W szybkim tempie rośnie liczba bezrobotnych w bialskim pośredniaku. Tylko w ciągu ostatniego miesiąca zarejestrowało się blisko 400 osób.
W Powiatowym Urzędzie Pracy w Białej Podlaskiej na początku grudnia było zarejestrowanych 9468 bezrobotnych. W ciągu ostatniego miesiąca przybyło ich 353.
– A ofert pracy jest coraz mniej. W ciągu ostatniego miesiąca było ich zaledwie 122 – ubolewa Irena Ossowska, wicedyrektor bialskiego PUP. – Bywają dni, kiedy dostajemy tylko 3–4 oferty i to głównie dla przedstawicieli handlowych i ubezpieczeniowych oraz kierowców.

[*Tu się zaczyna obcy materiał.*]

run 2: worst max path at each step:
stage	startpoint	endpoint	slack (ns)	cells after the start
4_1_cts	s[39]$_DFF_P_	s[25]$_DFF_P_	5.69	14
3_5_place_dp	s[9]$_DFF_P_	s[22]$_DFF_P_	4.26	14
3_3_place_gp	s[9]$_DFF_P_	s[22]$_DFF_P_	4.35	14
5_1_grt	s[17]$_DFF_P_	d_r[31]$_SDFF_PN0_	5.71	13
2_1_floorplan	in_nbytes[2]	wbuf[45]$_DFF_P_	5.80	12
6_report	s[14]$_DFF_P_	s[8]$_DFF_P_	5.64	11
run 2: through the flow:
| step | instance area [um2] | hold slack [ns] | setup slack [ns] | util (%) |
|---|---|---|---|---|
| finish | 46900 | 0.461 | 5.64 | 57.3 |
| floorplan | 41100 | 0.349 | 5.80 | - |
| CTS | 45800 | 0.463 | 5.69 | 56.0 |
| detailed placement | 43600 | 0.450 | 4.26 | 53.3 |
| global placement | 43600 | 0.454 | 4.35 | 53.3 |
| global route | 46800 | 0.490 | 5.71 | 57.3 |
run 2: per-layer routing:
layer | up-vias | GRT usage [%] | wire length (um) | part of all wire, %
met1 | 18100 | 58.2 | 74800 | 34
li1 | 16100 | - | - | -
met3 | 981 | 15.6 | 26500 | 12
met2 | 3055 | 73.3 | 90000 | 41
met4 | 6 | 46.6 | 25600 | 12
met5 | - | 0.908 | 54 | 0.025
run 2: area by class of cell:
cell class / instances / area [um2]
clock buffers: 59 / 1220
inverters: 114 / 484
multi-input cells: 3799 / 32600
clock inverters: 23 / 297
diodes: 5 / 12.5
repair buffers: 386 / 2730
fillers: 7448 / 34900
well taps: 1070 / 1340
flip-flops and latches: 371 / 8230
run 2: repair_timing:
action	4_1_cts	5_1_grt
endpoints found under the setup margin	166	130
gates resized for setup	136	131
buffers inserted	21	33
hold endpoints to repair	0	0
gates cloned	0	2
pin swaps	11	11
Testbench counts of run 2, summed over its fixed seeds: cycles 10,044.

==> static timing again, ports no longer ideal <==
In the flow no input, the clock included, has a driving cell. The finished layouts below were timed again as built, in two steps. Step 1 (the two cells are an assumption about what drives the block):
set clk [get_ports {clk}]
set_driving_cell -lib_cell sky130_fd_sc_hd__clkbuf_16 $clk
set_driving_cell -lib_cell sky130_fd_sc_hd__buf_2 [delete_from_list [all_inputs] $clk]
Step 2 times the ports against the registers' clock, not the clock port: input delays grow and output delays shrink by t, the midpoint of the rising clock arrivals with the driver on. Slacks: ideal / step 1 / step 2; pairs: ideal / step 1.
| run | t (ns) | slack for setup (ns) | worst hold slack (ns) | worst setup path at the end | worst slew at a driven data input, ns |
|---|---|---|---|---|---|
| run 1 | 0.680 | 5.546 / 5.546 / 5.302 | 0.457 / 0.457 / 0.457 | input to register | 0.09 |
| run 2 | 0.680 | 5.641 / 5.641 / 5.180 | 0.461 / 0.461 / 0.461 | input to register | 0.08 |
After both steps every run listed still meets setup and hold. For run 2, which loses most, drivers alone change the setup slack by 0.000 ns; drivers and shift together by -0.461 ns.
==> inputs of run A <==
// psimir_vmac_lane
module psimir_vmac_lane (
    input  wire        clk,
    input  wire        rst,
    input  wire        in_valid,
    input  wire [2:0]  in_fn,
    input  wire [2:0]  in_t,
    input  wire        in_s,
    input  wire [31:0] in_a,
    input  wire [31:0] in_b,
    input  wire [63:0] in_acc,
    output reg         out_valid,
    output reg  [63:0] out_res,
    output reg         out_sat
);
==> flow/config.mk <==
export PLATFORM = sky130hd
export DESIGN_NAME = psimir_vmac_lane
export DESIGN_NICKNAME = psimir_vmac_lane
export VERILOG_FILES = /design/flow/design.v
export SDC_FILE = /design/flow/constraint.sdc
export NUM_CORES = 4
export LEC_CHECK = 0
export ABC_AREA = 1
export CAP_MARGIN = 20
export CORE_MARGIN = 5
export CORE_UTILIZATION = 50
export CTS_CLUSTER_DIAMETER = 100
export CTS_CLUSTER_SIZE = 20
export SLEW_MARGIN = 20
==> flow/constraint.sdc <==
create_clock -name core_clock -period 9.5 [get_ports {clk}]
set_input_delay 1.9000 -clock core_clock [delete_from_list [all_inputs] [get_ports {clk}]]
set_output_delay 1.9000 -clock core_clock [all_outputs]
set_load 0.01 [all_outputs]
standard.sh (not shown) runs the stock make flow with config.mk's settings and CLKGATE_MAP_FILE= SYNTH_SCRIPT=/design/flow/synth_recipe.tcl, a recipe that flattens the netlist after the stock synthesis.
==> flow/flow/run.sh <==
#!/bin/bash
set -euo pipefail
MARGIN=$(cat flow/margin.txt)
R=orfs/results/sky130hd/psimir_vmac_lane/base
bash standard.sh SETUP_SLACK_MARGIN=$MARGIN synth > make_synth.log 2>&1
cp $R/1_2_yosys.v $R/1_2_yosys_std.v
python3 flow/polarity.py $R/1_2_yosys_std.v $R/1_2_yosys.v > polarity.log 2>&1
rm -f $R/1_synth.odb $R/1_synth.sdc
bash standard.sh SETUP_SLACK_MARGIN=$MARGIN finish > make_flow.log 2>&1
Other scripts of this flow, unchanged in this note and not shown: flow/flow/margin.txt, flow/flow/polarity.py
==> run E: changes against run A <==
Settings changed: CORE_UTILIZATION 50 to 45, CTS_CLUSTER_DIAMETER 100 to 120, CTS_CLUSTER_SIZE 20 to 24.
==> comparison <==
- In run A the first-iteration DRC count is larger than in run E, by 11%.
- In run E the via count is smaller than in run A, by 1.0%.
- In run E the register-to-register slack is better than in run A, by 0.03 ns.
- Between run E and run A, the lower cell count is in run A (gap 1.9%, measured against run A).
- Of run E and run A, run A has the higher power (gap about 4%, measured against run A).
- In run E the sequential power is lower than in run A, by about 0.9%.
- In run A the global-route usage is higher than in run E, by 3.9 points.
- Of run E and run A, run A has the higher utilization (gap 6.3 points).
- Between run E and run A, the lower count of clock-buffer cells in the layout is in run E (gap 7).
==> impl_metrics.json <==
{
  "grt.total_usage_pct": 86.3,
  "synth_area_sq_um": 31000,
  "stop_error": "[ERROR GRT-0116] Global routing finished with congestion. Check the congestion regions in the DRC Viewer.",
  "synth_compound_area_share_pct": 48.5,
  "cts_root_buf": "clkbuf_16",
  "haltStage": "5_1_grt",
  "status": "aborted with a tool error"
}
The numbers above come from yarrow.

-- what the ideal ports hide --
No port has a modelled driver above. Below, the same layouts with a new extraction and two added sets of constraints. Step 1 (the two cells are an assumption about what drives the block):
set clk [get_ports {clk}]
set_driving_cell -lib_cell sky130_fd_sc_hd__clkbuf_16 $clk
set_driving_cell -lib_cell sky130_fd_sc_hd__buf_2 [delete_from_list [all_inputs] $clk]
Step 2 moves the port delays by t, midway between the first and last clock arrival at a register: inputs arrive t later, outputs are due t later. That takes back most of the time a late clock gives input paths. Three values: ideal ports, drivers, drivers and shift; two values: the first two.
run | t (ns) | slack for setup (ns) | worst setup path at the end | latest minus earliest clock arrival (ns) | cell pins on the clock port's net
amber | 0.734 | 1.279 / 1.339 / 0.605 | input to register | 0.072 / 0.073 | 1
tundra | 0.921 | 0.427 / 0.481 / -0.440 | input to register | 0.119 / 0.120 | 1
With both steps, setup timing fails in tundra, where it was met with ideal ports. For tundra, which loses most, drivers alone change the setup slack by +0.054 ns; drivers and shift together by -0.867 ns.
This design comes from an exercise in tuning for a short achievable clock period and few clock cycles per item on the open sky130 flow, not from production work. No run shown here included a check of the RTL's function; only the layout flow was run. Power and IR drop assume default switching activity.

==> design/flow/design.v <==
module cell_screen (
    input  wire               clk,
    input  wire               rst,
    input  wire               tone_we,
    input  wire [7:0]         tone_addr,
    input  wire [11:0]        tone_data,
    input  wire [11:0]        lev1,
    input  wire [11:0]        lev2,
    input  wire [11:0]        lev3,
    input  wire               in_valid,
    output wire               in_ready,
    input  wire [7:0]         in_pix,
    input  wire signed [15:0] in_err,
    input  wire               in_miss,
    input  wire               in_last,
    input  wire signed [15:0] in_inl,
    input  wire signed [15:0] in_inr,
    output wire               out_valid,
    input  wire               out_ready,
    output wire [1:0]         out_level,
    output wire signed [15:0] out_err,
    output wire               out_last,
    output wire signed [15:0] out_el,
    output wire signed [15:0] out_er
);
    localparam integer CAP = 15;     
    function signed [15:0] clamp16;
        input signed [19:0] v;
        begin
            if (v > 20'sd32767)
                clamp16 = 16'sh7fff;
            else if (v < -20'sd32768)
                clamp16 = 16'sh8000;
            else
                clamp16 = v[15:0];
        end
    endfunction
    reg        tw_we;
    reg [7:0]  tw_addr;
    reg [11:0] tw_data;
    reg [11:0] tone [0:255];
    always @(posedge clk) begin
        tw_we   <= tone_we;
        tw_addr <= tone_addr;
        tw_data <= tone_data;
        if (tw_we)
            tone[tw_addr] <= tw_data;
    end
    reg [11:0] l1, l2, l3;
    reg [11:0] h1, h2, h3;           
    always @(posedge clk) begin
        l1 <= lev1;
        l2 <= lev2;
        l3 <= lev3;
        h1 <= l1 >> 1;
        h2 <= ({1'b0, l1} + {1'b0, l2}) >> 1;
        h3 <= ({1'b0, l2} + {1'b0, l3}) >> 1;
    end
    reg        in_ready_r;
    reg  [4:0] inflight;
    reg        ov;                   
    wire acc = in_valid & in_ready_r;
    wire pop = ov & out_ready;
    wire [4:0] inflight_up = inflight + 5'd1;
    wire [4:0] inflight_dn = inflight - 5'd1;
    wire       room_up     = (inflight < CAP - 1);
    wire       room_same   = (inflight < CAP);
    wire       room_dn     = (inflight < CAP + 1);
    always @(posedge clk) begin
        if (rst) begin
            inflight   <= 5'd0;
            in_ready_r <= 1'b1;
        end else if (acc & !pop) begin
            inflight   <= inflight_up;
            in_ready_r <= room_up;
        end else if (!acc & pop) begin
            inflight   <= inflight_dn;
            in_ready_r <= room_dn;
        end else begin
            in_ready_r <= room_same;
        end
    end
    assign in_ready = in_ready_r;
    reg               i_v;
    reg        [7:0]  i_pix;
    reg signed [15:0] i_err, i_inl, i_inr;
    reg               i_miss, i_last;
    reg               i_first;       
    always @(posedge clk) begin
        i_v    <= acc & ~rst;
        i_pix  <= in_pix;
        i_err  <= in_err;
        i_inl  <= in_inl;
        i_inr  <= in_inr;
        i_miss <= in_miss;
        i_last <= in_last;
        if (rst)
            i_first <= 1'b1;
        else if (i_v)
            i_first <= i_last;
    end
    reg               s1_v;
    reg        [11:0] s1_T;
    reg signed [17:0] s1_P;
    reg               s1_miss, s1_last, s1_first;
    always @(posedge clk) begin
        s1_v     <= i_v & ~rst;
        s1_T     <= tone[i_pix];
        s1_P     <= i_err + (i_first ? i_inl : 16'sd0) + (i_last ? i_inr : 16'sd0);
        s1_miss  <= i_miss;
        s1_last  <= i_last;
        s1_first <= i_first;
    end
    reg               sa_v;
    reg signed [19:0] sa_TP, sa_thi, sa_tlo;
    reg signed [17:0] sa_Ehi, sa_Elo;
    reg               sa_miss, sa_last, sa_first;
    always @(posedge clk) begin
        sa_v     <= s1_v & ~rst;
        sa_TP    <= s1_P + $signed({8'd0, s1_T});
        sa_thi   <= 20'sd32767 - s1_P;
        sa_tlo   <= -20'sd32769 - s1_P;
        sa_Ehi   <= $signed({6'd0, s1_T}) + 18'sd32767
                  - (s1_miss ? 18'sd0 : $signed({6'd0, l3}));
        sa_Elo   <= $signed({6'd0, s1_T}) - 18'sd32768;
        sa_miss  <= s1_miss;
        sa_last  <= s1_last;
        sa_first <= s1_first;
    end
    wire signed [21:0] c_h7 = sa_Ehi * 7;
    wire signed [21:0] c_h5 = sa_Ehi * 5;
    wire signed [21:0] c_l7 = sa_Elo * 7;
    wire signed [21:0] c_l5 = sa_Elo * 5;
    reg               sb_v;
    reg signed [19:0] sb_t1, sb_t2, sb_t3, sb_thi, sb_tlo;
    reg signed [19:0] sb_Q0, sb_Q1, sb_Q2, sb_Q3;
    reg        [19:0] sb_R0;
    reg        [17:0] sb_G0, sb_G1;
    reg signed [15:0] sb_ah, sb_bh, sb_al, sb_bl;
    reg signed [17:0] sb_Ehi, sb_Elo;
    reg               sb_miss, sb_last, sb_first;
    always @(posedge clk) begin
        sb_v     <= sa_v & ~rst;
        sb_t1    <= $signed({8'd0, h1}) - sa_TP;
        sb_t2    <= $signed({8'd0, h2}) - sa_TP;
        sb_t3    <= $signed({8'd0, h3}) - sa_TP;
        sb_thi   <= sa_thi;
        sb_tlo   <= sa_tlo;
        sb_Q0    <= sa_TP;
        sb_Q1    <= sa_TP - $signed({8'd0, l1});
        sb_Q2    <= sa_TP - $signed({8'd0, l2});
        sb_Q3    <= sa_TP - $signed({8'd0, l3});
        sb_R0    <= sa_TP * 7;
        sb_G0    <= sa_TP * 3;
        sb_G1    <= sa_TP * 3 - 20'sd4;
        sb_ah    <= c_h7 >>> 4;
        sb_bh    <= c_h5 >>> 4;
        sb_al    <= c_l7 >>> 4;
        sb_bl    <= c_l5 >>> 4;
        sb_Ehi   <= sa_Ehi;
        sb_Elo   <= sa_Elo;
        sb_miss  <= sa_miss;
        sb_last  <= sa_last;
        sb_first <= sa_first;
    end
    reg               s2_v;
    reg signed [19:0] s2_t1, s2_t2, s2_t3, s2_thi, s2_tlo;
    reg        [19:0] s2_R0, s2_R1, s2_R2, s2_R3;    
    reg        [17:0] s2_G0, s2_G1;                  
    reg        [3:0]  s2_Q0l;                        
    reg signed [19:0] s2_Q0, s2_Q1, s2_Q2, s2_Q3;
    reg signed [17:0] s2_Ehi, s2_Elo;
    reg signed [15:0] s2_CH, s2_CL;
    reg               s2_miss, s2_last, s2_first;
    always @(posedge clk) begin
        s2_v     <= sb_v & ~rst;
        s2_t1    <= sb_t1;
        s2_t2    <= sb_t2;
        s2_t3    <= sb_t3;
        s2_thi   <= sb_thi;
        s2_tlo   <= sb_tlo;
        s2_R0    <= sb_R0;
        s2_R1    <= sb_Q1 * 7;
        s2_R2    <= sb_Q2 * 7;
        s2_R3    <= sb_Q3 * 7;
        s2_G0    <= sb_G0;
        s2_G1    <= sb_G1;
        s2_Q0l   <= sb_Q0[3:0];
        s2_Q0    <= sb_Q0;
        s2_Q1    <= sb_Q1;
        s2_Q2    <= sb_Q2;
        s2_Q3    <= sb_Q3;
        s2_Ehi   <= sb_Ehi;
        s2_Elo   <= sb_Elo;
        s2_CH    <= sb_miss ? sb_ah + sb_bh : sb_ah;
        s2_CL    <= sb_miss ? sb_al + sb_bl : sb_al;
        s2_miss  <= sb_miss;
        s2_last  <= sb_last;
        s2_first <= sb_first;
    end
    reg signed [15:0] d;             
    wire signed [19:0] dx = d;
    wire gt1 = dx > s2_t1;
    wire gt2 = dx > s2_t2;
    wire gt3 = dx > s2_t3;
    wire hi  = dx > s2_thi;
    wire lo  = !(dx > s2_tlo);
    wire [19:0] d20 = dx;
    wire [19:0] sF0 = (d20 << 3) - d20 + s2_R0;
    wire [19:0] sF1 = (d20 << 3) - d20 + s2_R1;
    wire [19:0] sF2 = (d20 << 3) - d20 + s2_R2;
    wire [19:0] sF3 = (d20 << 3) - d20 + s2_R3;
    wire [17:0] sG0 = (d20[17:0] << 1) + d20[17:0] + s2_G0;
    wire [17:0] sG1 = (d20[17:0] << 1) + d20[17:0] + s2_G1;
    wire [3:0] m = d[3:0] + s2_Q0l;
    reg        corr;
    always @(*) begin
        case (m)
            4'd2, 4'd3, 4'd4, 4'd6, 4'd8, 4'd9, 4'd11,
            4'd12, 4'd15:         corr = 1'b1;
            default:             corr = 1'b0;
        endcase
    end
    wire [1:0] kk = gt3 ? 2'd3 : gt2 ? 2'd2 : gt1 ? 2'd1 : 2'd0;
    wire [1:0] k  = s2_miss ? 2'd0 : kk;
    reg signed [15:0] dr_col;
    always @(*) begin
        if (hi)
            dr_col = s2_CH;
        else if (lo)
            dr_col = s2_CL;
        else if (s2_miss)
            dr_col = corr ? sG1[17:2] : sG0[17:2];
        else if (gt3)
            dr_col = sF3[19:4];
        else if (gt2)
            dr_col = sF2[19:4];
        else if (gt1)
            dr_col = sF1[19:4];
        else
            dr_col = sF0[19:4];
    end
    always @(posedge clk) begin
        if (rst)
            d <= 16'sd0;
        else if (s2_v)
            d <= s2_last ? 16'sd0 : dr_col;
    end
    reg               s3_v;
    reg signed [15:0] s3_d, s3_dr;
    reg        [1:0]  s3_k;
    reg               s3_hi, s3_lo;
    reg signed [19:0] s3_Q;
    reg signed [17:0] s3_Ehi, s3_Elo;
    reg               s3_miss, s3_last, s3_first;
    always @(posedge clk) begin
        s3_v     <= s2_v & ~rst;
        s3_d     <= d;
        s3_dr    <= dr_col;
        s3_k     <= k;
        s3_hi    <= hi;
        s3_lo    <= lo;
        case (k)
            2'd0:    s3_Q <= s2_Q0;
            2'd1:    s3_Q <= s2_Q1;
            2'd2:    s3_Q <= s2_Q2;
            default: s3_Q <= s2_Q3;
        endcase
        s3_Ehi   <= s2_Ehi;
        s3_Elo   <= s2_Elo;
        s3_miss  <= s2_miss;
        s3_last  <= s2_last;
        s3_first <= s2_first;
    end
    wire signed [19:0] c_eu = s3_Q + s3_d;
    reg               se_v;
    reg signed [17:0] se_e;
    reg signed [15:0] se_dr;
    reg        [1:0]  se_k;
    reg               se_miss, se_last, se_first;
    always @(posedge clk) begin
        se_v     <= s3_v & ~rst;
        se_e     <= s3_hi ? s3_Ehi : s3_lo ? s3_Elo : c_eu[17:0];
        se_dr    <= s3_dr;
        se_k     <= s3_k;
        se_miss  <= s3_miss;
        se_last  <= s3_last;
        se_first <= s3_first;
    end
    wire signed [21:0] c_e3 = se_e * 3;
    wire signed [21:0] c_e5 = se_e * 5;
    wire signed [21:0] c_e7 = se_e * 7;
    reg               s4_v;
    reg signed [17:0] s4_e;
    reg signed [17:0] s4_ddl, s4_dd0, s4_dr0;
    reg signed [15:0] s4_dr;
    reg        [1:0]  s4_k;
    reg               s4_miss, s4_last, s4_first;
    always @(posedge clk) begin
        s4_v     <= se_v & ~rst;
        s4_e     <= se_e;
        s4_ddl   <= c_e3 >>> 4;
        s4_dd0   <= c_e5 >>> 4;
        s4_dr0   <= c_e7 >>> 4;
        s4_dr    <= se_dr;
        s4_k     <= se_k;
        s4_miss  <= se_miss;
        s4_last  <= se_last;
        s4_first <= se_first;
    end
    wire signed [17:0] c_ddr = s4_e - s4_dr0 - s4_ddl - s4_dd0;
    wire signed [17:0] c_er  = s4_e - s4_dr0 - s4_ddl - s4_dd0 + s4_dr;
    reg               s5_v;
    reg signed [17:0] s5_ddl, s5_dd, s5_ddr;
    reg signed [15:0] s5_er;
    reg        [1:0]  s5_k;
    reg               s5_last, s5_first;
    always @(posedge clk) begin
        s5_v     <= s4_v & ~rst;
        s5_ddl   <= s4_ddl;
        s5_dd    <= s4_miss ? 18'sd0 : s4_dd0;
        s5_ddr   <= c_ddr;
        s5_er    <= c_er[15:0];
        s5_k     <= s4_k;
        s5_last  <= s4_last;
        s5_first <= s4_first;
    end
    reg               h_v;
    reg        [1:0]  h_k;
    reg signed [18:0] h_acc;         
    reg signed [17:0] h_ddr;         
    reg               h_last;
    reg signed [15:0] h_el, h_er;
    wire emit = h_v & (s5_v | h_last);
    reg               b_v;
    reg        [1:0]  b_level;
    reg signed [19:0] b_fin;         
    reg        [15:0] b_el, b_er;
    reg               b_last;
    always @(posedge clk) begin
        if (rst)
            h_v <= 1'b0;
        else if (s5_v)
            h_v <= 1'b1;
        else if (emit)
            h_v <= 1'b0;
        if (s5_v) begin
            h_k    <= s5_k;
            h_acc  <= (s5_first ? 18'sd0 : h_ddr) + s5_dd;
            h_ddr  <= s5_ddr;
            h_last <= s5_last;
            h_er   <= s5_er;
            if (s5_first)
                h_el <= s5_ddl[15:0];
        end
        b_v     <= emit & ~rst;
        b_level <= h_k;
        b_fin   <= h_acc + (h_last ? 18'sd0 : s5_ddl);
        b_last  <= h_last;
        b_el    <= h_el;
        b_er    <= h_er;
    end
    localparam integer W = 2 + 16 + 1 + 16 + 16;
    reg [W-1:0] qb [0:15];
    reg [3:0]   q_wp, q_rp;
    reg         q_ne;                
    reg [W-1:0] head;
    wire [W-1:0] b_word = {b_level, clamp16(b_fin), b_last, b_el, b_er};
    wire         take   = !ov | out_ready;      
    wire         from_q = take & q_ne;
    wire [3:0]   q_rp1  = q_rp + 4'd1;
    always @(posedge clk) begin
        if (rst) begin
            ov   <= 1'b0;
            q_wp <= 4'd0;
            q_rp <= 4'd0;
            q_ne <= 1'b0;
        end else begin
            if (take)
                ov <= q_ne;
            if (b_v)
                q_wp <= q_wp + 4'd1;
            if (from_q)
                q_rp <= q_rp1;
            q_ne <= b_v | (from_q ? (q_rp1 != q_wp) : q_ne);
        end
        if (b_v)
            qb[q_wp] <= b_word;
        if (take)
            head <= qb[q_rp];
    end
    assign out_valid = ov;
    assign {out_level, out_err, out_last, out_el, out_er} = head;
endmodule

Pan Piotr, budowlaniec, od ponad dwóch lat nie może znaleźć oferty pracy w bialskim pośredniaku. – Muszę sobie jakoś radzić sam. Już tracę nadzieję, że tu mi pomogą – wyjawia.

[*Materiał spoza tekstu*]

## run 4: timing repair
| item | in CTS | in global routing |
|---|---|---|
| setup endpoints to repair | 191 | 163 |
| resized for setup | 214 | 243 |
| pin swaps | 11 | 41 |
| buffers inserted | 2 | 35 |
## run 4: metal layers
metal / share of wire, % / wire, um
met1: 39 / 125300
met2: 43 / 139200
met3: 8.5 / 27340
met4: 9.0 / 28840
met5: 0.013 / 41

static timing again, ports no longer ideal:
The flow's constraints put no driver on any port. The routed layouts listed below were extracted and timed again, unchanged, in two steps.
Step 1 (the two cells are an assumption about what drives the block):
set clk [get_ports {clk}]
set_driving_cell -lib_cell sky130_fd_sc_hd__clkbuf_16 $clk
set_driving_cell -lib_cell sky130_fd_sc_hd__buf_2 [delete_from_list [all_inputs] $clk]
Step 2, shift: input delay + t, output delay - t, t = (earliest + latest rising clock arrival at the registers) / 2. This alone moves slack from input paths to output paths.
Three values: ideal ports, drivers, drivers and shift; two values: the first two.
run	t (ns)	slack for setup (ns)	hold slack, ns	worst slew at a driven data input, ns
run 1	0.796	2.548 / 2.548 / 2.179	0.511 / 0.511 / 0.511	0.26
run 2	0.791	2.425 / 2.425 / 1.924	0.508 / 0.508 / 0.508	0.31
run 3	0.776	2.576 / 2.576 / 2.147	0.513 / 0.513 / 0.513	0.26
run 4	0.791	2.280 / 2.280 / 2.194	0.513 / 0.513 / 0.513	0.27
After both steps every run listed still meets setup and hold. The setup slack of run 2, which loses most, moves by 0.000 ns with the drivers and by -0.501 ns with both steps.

– Przyszłam z synem, by pomóc mu w rejestracji. Bo moją córkę źle poinformowali i straciła status bezrobotnej – denerwuje się pani Basia.
Są i tacy, którym udało się znaleźć zatrudnienie poprzez pośredniak. Ale należą oni do zdecydowanej mniejszości. – Pomogli mi w załatwieniu pracy piekarza. Wcześniej byłam na stażu – cieszy się Monika Sokulska.
Sytuacja może być jeszcze gorsza, bo od stycznia skróci się z 12 do 6 miesięcy okres korzystania z zasiłku. Dotyczy to bezrobotnych z miasta Biała Podlaska. Zmieniły się bowiem przepisy, które regulują czas pobierania tego świadczenia.
Te osoby, które chcą je pobierać na starych zasadach muszą się pospieszyć. Jeśli uda im się zarejestrować w pośredniaku do 23 grudnia będą pobierać 575 zł brutto cały rok. Te osoby, które zrobią to po tym terminie, pieniądze dostaną przez 6 miesięcy (przez 3 miesiące 717 zł i później 563 zł).
Przewodniczący bialskiego Oddziału NSZZ "Solidarność” nie ukrywa oburzenia. – To bardzo niekorzystna zmiana dla bezrobotnych – podkreśla Eugeniusz Szadura, równocześnie członek Powiatowej Rady Zatrudnienia. – To niesprawiedliwe, że rząd usiłuje robić oszczędności budżetowe kosztem ludzi najuboższych, którzy nie mają nawet pracy.